>>>

`src/common/vbe_consts.svh`:
```
`ifndef VBE_CONSTS_SVH
`define VBE_CONSTS_SVH

// Front-end offer width and issue width
`define VBE_ISSUE_LANE 4
`define VBE_NUM_ALU    2

// Two source operands per ALU lane
`define VBE_NUM_RD     (2 * `VBE_NUM_ALU)

// Command queue
`define VBE_CQ_DEPTH   8
`define VBE_CQ_CNT_W   ($clog2(`VBE_CQ_DEPTH + 1))

// Vector register geometry, SEW 8 and LMUL 1 only
`define VBE_VLEN       128
`define VBE_SEW        8
`define VBE_NUM_ELEM   (`VBE_VLEN / `VBE_SEW)
`define VBE_NUM_VREG   32

`endif

```
`src/common/vbe_pkg.sv`:
```
`include "vbe_consts.svh"

package vbe_pkg;

    // Element-wise ALU operations
    typedef enum logic [1:0] {
        OP_ADD   = 2'd0,
        OP_SUB   = 2'd1,
        OP_SADDU = 2'd2,
        OP_SSUBU = 2'd3
    } vec_op_e;

    typedef logic [$clog2(`VBE_NUM_VREG)-1:0] vreg_idx_t;

    typedef logic [`VBE_VLEN-1:0] vreg_data_t;

    // One instruction as offered by the front end
    // Subtract forms compute vs2 - vs1
    typedef struct packed {
        vec_op_e   op;
        vreg_idx_t vd;
        vreg_idx_t vs1;
        vreg_idx_t vs2;
    } vec_cmd_t;

    // Lane output register contents
    typedef struct packed {
        vreg_idx_t  vd;
        vreg_data_t data;
        logic       sat;
    } lane_result_t;

endpackage

```
`src/cmd_queue/cmd_queue.sv`:
```
`timescale 1ns/1ns
`include "vbe_consts.svh"

module cmd_queue #(
    parameter int DEPTH = `VBE_CQ_DEPTH
) (
    input  logic                                    clk,
    input  logic                                    rst_n,
    input  logic [`VBE_ISSUE_LANE-1:0]              push_valid,
    input  vbe_pkg::vec_cmd_t [`VBE_ISSUE_LANE-1:0] push_cmd,
    output logic [`VBE_ISSUE_LANE-1:0]              ready,
    output vbe_pkg::vec_cmd_t                       head0,
    output vbe_pkg::vec_cmd_t                       head1,
    output logic [$clog2(DEPTH+1)-1:0]              count,
    input  logic [1:0]                              pop_count
);
    import vbe_pkg::*;

    // DEPTH is a power of two, so pointers wrap without compare
    localparam int PTR_W  = $clog2(DEPTH);
    localparam int CNT_W  = $clog2(DEPTH + 1);
    localparam int PUSH_W = $clog2(`VBE_ISSUE_LANE + 1);

    vec_cmd_t                   mem [DEPTH];
    logic [PTR_W-1:0]           wr_ptr;
    logic [PTR_W-1:0]           rd_ptr;
    logic [CNT_W-1:0]           free_slots;
    logic [`VBE_ISSUE_LANE-1:0] push_acc;
    logic [PUSH_W-1:0]          push_num;
    logic [PTR_W-1:0]           wr_addr [`VBE_ISSUE_LANE];

    // Ready thermometer from fill level only
    assign free_slots = CNT_W'(DEPTH) - count;

    always_comb begin
        for (int k = 0; k < `VBE_ISSUE_LANE; k++) begin
            ready[k] = free_slots > CNT_W'(k);
        end
    end

    assign push_acc = push_valid & ready;

    // Each accepted lane lands after the older accepted lanes
    always_comb begin
        push_num = '0;
        for (int k = 0; k < `VBE_ISSUE_LANE; k++) begin
            wr_addr[k] = wr_ptr + PTR_W'(push_num);
            push_num   = push_num + PUSH_W'(push_acc[k]);
        end
    end

    always_ff @(posedge clk) begin
        for (int k = 0; k < `VBE_ISSUE_LANE; k++) begin
            if (push_acc[k]) begin
                mem[wr_addr[k]] <= push_cmd[k];
            end
        end
    end

    always_ff @(posedge clk or negedge rst_n) begin
        if (!rst_n) begin
            wr_ptr <= '0;
            rd_ptr <= '0;
            count  <= '0;
        end else begin
            wr_ptr <= wr_ptr + PTR_W'(push_num);
            rd_ptr <= rd_ptr + PTR_W'(pop_count);
            count  <= count + CNT_W'(push_num) - CNT_W'(pop_count);
        end
    end

    // Two oldest entries, meaningful only as far as count says
    assign head0 = mem[rd_ptr];
    assign head1 = mem[rd_ptr + PTR_W'(1)];

endmodule

```
`config.mk`:
```
export PLATFORM = sky130hd
export DESIGN_NAME = cmd_queue
export DESIGN_NICKNAME = d
export VERILOG_FILES = /design/src/common/vbe_pkg.sv /design/src/cmd_queue/cmd_queue.sv
export VERILOG_INCLUDE_DIRS = /design/src /design/src/common
export SDC_FILE = /design/constraint.sdc
export NUM_CORES = 1
export LEC_CHECK = 0
export BUFFER_PORTS_ARGS = -buffer_cell sky130_fd_sc_hd__buf_2
export CORE_ASPECT_RATIO = 0.7
export CORE_UTILIZATION = 30
export DETAILED_ROUTE_END_ITERATION = 8
export PLACE_DENSITY = 0.44
export SLEW_MARGIN = 20
export SYNTH_ARGS = -nofsm -noshare
export SYNTH_HDL_FRONTEND = slang
export SYNTH_SLANG_ARGS = --single-unit
```
`constraint.sdc`:
```
create_clock -name clk -period 9.5 [get_ports clk]
set_clock_uncertainty 0.05 [all_clocks]
set_input_delay 2.85 -clock clk [delete_from_list [all_inputs] [get_ports clk]]
set_output_delay 2.85 -clock clk [all_outputs]
set_load 0.02 [all_outputs]
```
==> results.txt, run 1 <==
GP Congestion - 0.9328
Synth Flop Type - edfxtp_1
Fin cells - 1763
Detailed placement HPWL - 44.68 mm
1st-pass router iterations - 9
Final period util - 0.7260
Failing checks - DRC
FP Rows - 62
Initial Util - 0.3065
Ys async rst share - 0.06849
Cells after DPL - 1729
Initial antenna violation count - 4
Post-layout util - 0.3409
Clk_lat worst skew - 0.43 ns
Max-cap viol count - 0
Final setup vio count - 0
Final Max Slew Viols - 0
CP Cell Sequence - buf_2, and3_1, inv_1, fa_1, inv_1, ha_1, fa_1, xor3_1, nor2_1, nand3_1, nand4_1, buf_4
ANT nets after route - 0
Clock tree buffer depth - 2
#FFs+latches synth - 146
Die Area - 43080 µm²
Chip height - 174.0 µm
Post-cts hold buffer count - 0
Hold Path Class - flip-flop to flip-flop
I/O pins - 118
P&R area growth vs syn - 11.23%
RSZ-0062 raised after global routing - false
TritonCTS Buffers - 17
Core area - 41350 µm²
CP top delay family - simple AND/OR/NAND/NOR gates
Worst Setup End Kind - flip-flop
Post-synthesis cell count - 1196
Post-CTS Setup Repair Bufs - 0
Most frequent cell after synthesis - o21ai_0
CTS sink count - 146
Post-synth EDFFs - 136
Fillers - 4179
Overflow after GRT - 0
Cell taking the most area after synthesis - edfxtp_1
Vias - 11283
Place WS - 2.140 ns
Maximum number of pins on one net before global-route repair - 77
First-pass GRT wire length - 81.28 mm
Vias in the first global route - 10092
F_max - 0.1450 GHz
Top cells by count, synth - 151 x o21ai_0, 136 x edfxtp_1, 102 x o2bb2ai_1, 83 x clkbuf_1, 73 x a211oi_2
Fin nets - 1308
CP Launch Type - primary input
Slew @ Worst Pin - 1.069 ns
CP max-delay cell - nand3_1
WL/cell - 33.27 µm
Worst slew margin - 0.2853
Crit path time final - 6.897 ns
Yosys warns - 0
Syn_nets - 1299
Number of port buffers - 117
CP max stage delay - 0.69 ns
Top cells by area, synth - edfxtp_1 32%, mux4_2 12%, a211oi_2 7.2%
Critical path fanouts, max - 25
DRC - 4
Arr. time, crit path - 6.93 ns
Top cell type's share of synthesized area - 0.3222
# H-tree levels - 4
TritonCTS clock tree - done
Worst EP required - 9.53 ns
WS Path Type - primary input to flip-flop
All-layer global routing usage - 0.2705
Final Hold Fails - 0
Layout cells sized above 1 - 0.2964
Routed wire length - 58.66 mm
Setup TNS - 0 ns
Final WS setup - 2.603 ns
Post-synthesis sequential area ratio - 0.3420
Synth unique cells - 49
Die X - 247.7 µm
Synthesized area per cell - 10.60 µm²
Drt initial violations - 1620
Worst path bufs/invs - 4
Synthesized cell area - 12670 µm²
CTS root buffer - clkbuf_16
Status - complete, but fails checks
Vias per inst - 6.400
Clk slew on worst S/H paths - 0.06 ns
CTS resizes - 0
sequential cells by signal (all words and copies together), names as in the netlist:
register and flops:
wr_ptr 3, rd_ptr 3, count 4, mem 136
worst paths after layout:
| path | slack (ns) | cells after the start | startpoint | endpoint |
|---|---|---|---|---|
| max | 2.60 | 12 | push_valid[1] | mem[1][7] |
| min | 0.59 | 1 | rd_ptr[0] | rd_ptr[0] |
| max reg2reg | 3.76 | 15 | count[1] | mem[1][7] |
| min reg2reg | 0.59 | 1 | rd_ptr[0] | rd_ptr[0] |
| max in group asynchronous | 6.87 | 1 | rst_n | rd_ptr[0] |
| min in group asynchronous | 2.24 | 1 | rst_n | wr_ptr[2] |
worst register-to-register path, cell delays in order, from the launching register on:
cell and delay [ns]:
dfrtp_1 0.49, inv_1 0.10, ha_1 0.22, nand2b_1 0.12, nor3_2 0.22, buf_4 0.64, o21ai_0 0.30, nand2_1 0.19
fa_1 0.41, inv_1 0.10, ha_1 0.17, fa_1 0.60, nor2_1 0.24, nand3_1 0.69, nand4_1 0.45, buf_4 0.39
per-stage QoR:
stage               instance area, µm²  hold WS (ns)
floorplan                        12670        0.4422
global placement                 13440        0.5820
detailed placement               13450        0.5884
CTS                              14060        0.6001
global route                     14090        0.6312
finish                           14100        0.5932
cells in the final DEF (no fill, tap or decap), types with 3 or more instances in the layout:
cell	synthesis	final
a211oi_2	73	73
and4_1	6	6
mux4_2	68	68
o21ai_0	151	151
clkinv_4	0	3
edfxtp_1	136	136
nor3_4	0	4
and3b_1	3	3
nor3b_1	4	4
nor2_1	31	31
xnor2_1	7	7
nor4_1	19	19
nand2_1	62	62
nor3_1	20	19
nand2b_1	3	3
nor4b_1	32	32
o2bb2ai_1	102	102
fa_1	8	8
o21ai_1	20	20
ha_1	19	19
or3b_2	3	3
o21a_1	18	18
nand3_1	9	8
clkinv_1	0	3
bufinv_16	0	4
nand3b_1	4	4
and3_1	68	68
buf_2	20	117
dfrtp_1	10	8
mux2_2	34	34
a211oi_1	62	62
buf_4	6	26
inv_1	22	22
nand4_1	23	23
clkbuf_16	0	17
area by class of cell:
class	count	area (µm²)	area share
well taps	544	680.7	0.04829
repair buffers	144	792.0	0.05619
inverters	22	82.58	0.005858
diodes	1	2.502	0.0001775
multi-input cells	874	7584	0.5380
clock inverters	13	182.7	0.01296
flip-flops and latches	146	4339	0.3078
clock buffers	19	432.9	0.03071
layer usage:
layer  part of all wire  GRT usage  vias up
li1                   -          -     4828
met1               0.48     0.4344     5766
met2               0.36     0.3159      674
met3               0.15     0.1369       15
met4             0.0032    0.02582        0
met5                  0          0        -
cell families after synthesis:
| logic type | after synthesis | synth area share |
|---|---|---|
| simple gates | 300 | 0.1387 |
| compound gates | 432 | 0.2620 |
| mux | 102 | 0.1511 |
| fa+ha+maj | 27 | 0.03139 |
| xor+xnor | 13 | 0.01185 |
| buf+inv | 176 | 0.06299 |
| flops | 146 | 0.3420 |
Power of run 1 is not shown: default switching activity piles up to over one toggle a cycle in this logic, so the estimate is an artifact.
==> run 2, diff against run 1 <==
==> constraint.sdc (replaced) <==
create_clock -name clk -period 6.5 [get_ports clk]
set_clock_uncertainty 0.05 [all_clocks]
set_input_delay 1.95 -clock clk [delete_from_list [all_inputs] [get_ports clk]]
set_output_delay 1.95 -clock clk [all_outputs]
set_load 0.02 [all_outputs]
==> run 2 against run 1 <==
  * The flow still finishes with violations (DRC)
  * Setup slack got worse by 1.3 ns
  * Largest cell class unchanged
  * Flip-flop and latch count unchanged
  * Final cell count grew 1.8%
  * Via count up 2.2%
  * Utilization grew 0.33 points
  * Critical endpoint is now mem[6][14]
  * First-iteration DRC count grew 47%
  * Register-to-register slack worse by 2.4 ns
  * Critical path depth unchanged
==> results.txt, run 2 (synthesized netlist as in run 1, its figures left out) <==
CTS root buffer - clkbuf_16 (unchanged)
Crit path time final - 5.201 ns
Hold slack - 0.6126 ns (was 0.5932 ns)
ANT nets after route - 0 (unchanged)
Maximum number of pins on one net before global-route repair - 74 (was 77)
Vias per inst - 6.426 (was 6.400)
WS Path Type - primary input to flip-flop (unchanged)
Final setup vio count - 0 (unchanged)
Worst EP required - 6.56 ns (was 9.53 ns)
Die Area - 43080 µm² (unchanged)
First-pass GRT wire length - 82.25 mm (was 81.28 mm)
CTS sink count - 146 (unchanged)
P&R area growth vs syn - 12.29% (was 11.23%)
Initial Util - 0.3065 (unchanged)
DRC - 10 (was 4)
TritonCTS Buffers - 17 (unchanged)
Placed inst area - 13660 µm² (was 13450 µm²)
Setup TNS - 0 ns (unchanged)
Largest register FFs - 136 (unchanged)
Routed wire length - 58.59 mm (was 58.66 mm)
Fillers - 4111 (was 4179)
FP Rows - 62 (unchanged)
Clk slew on worst S/H paths - 0.07 ns (was 0.06 ns)
Status - complete, but fails checks (unchanged)
Final period util - 0.8001
Cells after DPL - 1759 (was 1729)
Max-cap viol count - 0 (unchanged)
Final Hold Fails - 0 (unchanged)
Arr. time, crit path - 5.26 ns (was 6.93 ns)
Final Max Slew Viols - 0 (unchanged)
CP Launch Type - primary input (unchanged)
Vias in the first global route - 10307 (was 10092)
Initial antenna violation count - 8 (was 4)
Die X - 247.7 µm (unchanged)
Detailed placement HPWL - 43.14 mm (was 44.68 mm)
I/O pins - 118 (unchanged)
Fin nets - 1337 (was 1308)
1st-pass router iterations - 8 (was 9)
# H-tree levels - 4 (unchanged)
TritonCTS clock tree - done (unchanged)
CTS resizes - 0 (unchanged)
Post-CTS Setup Repair Bufs - 0 (unchanged)
Worst r2r path cells - 15 (unchanged)
Chip height - 174.0 µm (unchanged)
Fin cells - 1794 (was 1763)
Slew @ Worst Pin - 1.022 ns (was 1.069 ns)
RSZ-0062 raised after global routing - false (unchanged)
WL/cell - 32.66 µm (was 33.27 µm)
Worst Setup End Kind - flip-flop (unchanged)
Vias - 11528 (was 11283)
Layout Cell Area excl Fill - 14230 µm² (was 14100 µm²)
All-layer global routing usage - 0.2704 (was 0.2705)
Drt initial violations - 2381 (was 1620)
Commonest non-fill, non-tap cell in the layout - o21ai_0 (unchanged)
Layout cells sized above 1 - 0.3152 (was 0.2964)
Hold Path Class - flip-flop to flip-flop (unchanged)
Worst Hold Depth - 1 (unchanged)
Core area - 41350 µm² (unchanged)
Clock tree buffer depth - 2 (unchanged)
Worst slew margin - 0.3145 (was 0.2853)
Most frequent cells in the layout - 151 x o21ai_0, 136 x edfxtp_1, 117 x buf_2 (unchanged)
Post-cts hold buffer count - 0 (unchanged)
GP Congestion - 0.9402 (was 0.9328)
F_max - 0.1923 GHz
Clk_lat worst skew - 0.45 ns (was 0.43 ns)
Overflow after GRT - 0 (unchanged)
Failing checks - DRC (unchanged)
Number of port buffers - 117 (unchanged)
Critical path fanouts, max - 18 (was 25)
## run 2: per-stage QoR
step | worst slack (ns) | util
after global routing | 1.171 | 0.3441
final | 1.299 | 0.3442
after global placement | 0.8928 | 0.3304
after CTS | 1.351 | 0.3440
after detailed placement | 0.8765 | 0.3304
after floorplan | 0.5276 | -
## run 2: final cells by class
cell class / instances / area [µm²] / share of cell area
repair buffers: 173 / 1006 / 0.07069
well taps: 544 / 680.7 / 0.04783
clock inverters: 14 / 131.4 / 0.009232
clock buffers: 18 / 429.2 / 0.03016
flip-flops and latches: 146 / 4340 / 0.3050
multi-input cells: 874 / 7553 / 0.5308
inverters: 22 / 82.58 / 0.005803
diodes: 3 / 7.507 / 0.0005275
## run 2: final timing paths
check                              start  slack, ns          to
setup / recovery           push_valid[1]       1.30  mem[6][14]
hold / removal                  count[0]       0.61    count[0]
setup reg to reg                count[0]       1.40   mem[2][2]
hold reg to reg                 count[0]       0.61    count[0]
max in group asynchronous          rst_n       4.82   rd_ptr[0]
min in group asynchronous          rst_n       1.32    count[3]
## run 2: layer usage
layer  GRT usage  part of all wire  vias to the layer above
li1            -                 -                     4883
met1      0.4493              0.48                     5767
met2      0.3201              0.36                      830
met3      0.1004              0.14                       42
met4     0.03758            0.0077                        6
met5           0           0.00065                        -
## run 2: critical path, stage by stage
cell	delay [ns]
buf_2	0.10
and3_1	0.21
inv_1	0.08
fa_1	0.50
inv_1	0.06
ha_1	0.19
fa_1	0.44
xor3_1	0.36
nand2_1	0.10
or3b_2	0.72
nand4_1	0.20
buf_4	0.31
Power of run 2 is left out for the same reason.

<<<

About this exercise:
Copy every line of the records above that contains "router".

Your solution:
1st-pass router iterations - 9
1st-pass router iterations - 8 (was 9)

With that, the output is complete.